> Brief: The line containing "export SDC_FILE = /design/constraint.sdc" and every line after it, through the end of the records below: repeat them exactly, nothing more.

> Input for this task:
$ cat config.mk
export PLATFORM = sky130hd
export DESIGN_NAME = tcw_alu
export DESIGN_NICKNAME = d
export VERILOG_FILES = /design/src/hw/rtl/text_console_writer_macros.svh /design/src/hw/rtl/tcw_pkg.sv /design/src/hw/rtl/tcw_alu.sv
export SDC_FILE = /design/constraint.sdc
export NUM_CORES = 1
export LEC_CHECK = 0
export BUFFER_PORTS_ARGS = -buffer_cell sky130_fd_sc_hd__buf_2
export CAP_MARGIN = 20
export CORE_MARGIN = 2
export CORE_UTILIZATION = 43
export DETAILED_ROUTE_END_ITERATION = 10
export PLACE_DENSITY = 0.85
export SLEW_MARGIN = 20
export SYNTH_ARGS = -nofsm -noshare
export SYNTH_HDL_FRONTEND = slang
export SYNTH_SLANG_ARGS = --single-unit
$ cat constraint.sdc
create_clock -name vclk -period 3
set_clock_uncertainty 0.2 [all_clocks]
set_input_delay 0.3 -clock vclk [all_inputs]
set_output_delay 0.3 -clock vclk [all_outputs]
set_load 0.03 [all_outputs]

> Completed exercise:
export SDC_FILE = /design/constraint.sdc
export NUM_CORES = 1
export LEC_CHECK = 0
export BUFFER_PORTS_ARGS = -buffer_cell sky130_fd_sc_hd__buf_2
export CAP_MARGIN = 20
export CORE_MARGIN = 2
export CORE_UTILIZATION = 43
export DETAILED_ROUTE_END_ITERATION = 10
export PLACE_DENSITY = 0.85
export SLEW_MARGIN = 20
export SYNTH_ARGS = -nofsm -noshare
export SYNTH_HDL_FRONTEND = slang
export SYNTH_SLANG_ARGS = --single-unit
$ cat constraint.sdc
create_clock -name vclk -period 3
set_clock_uncertainty 0.2 [all_clocks]
set_input_delay 0.3 -clock vclk [all_inputs]
set_output_delay 0.3 -clock vclk [all_outputs]
set_load 0.03 [all_outputs]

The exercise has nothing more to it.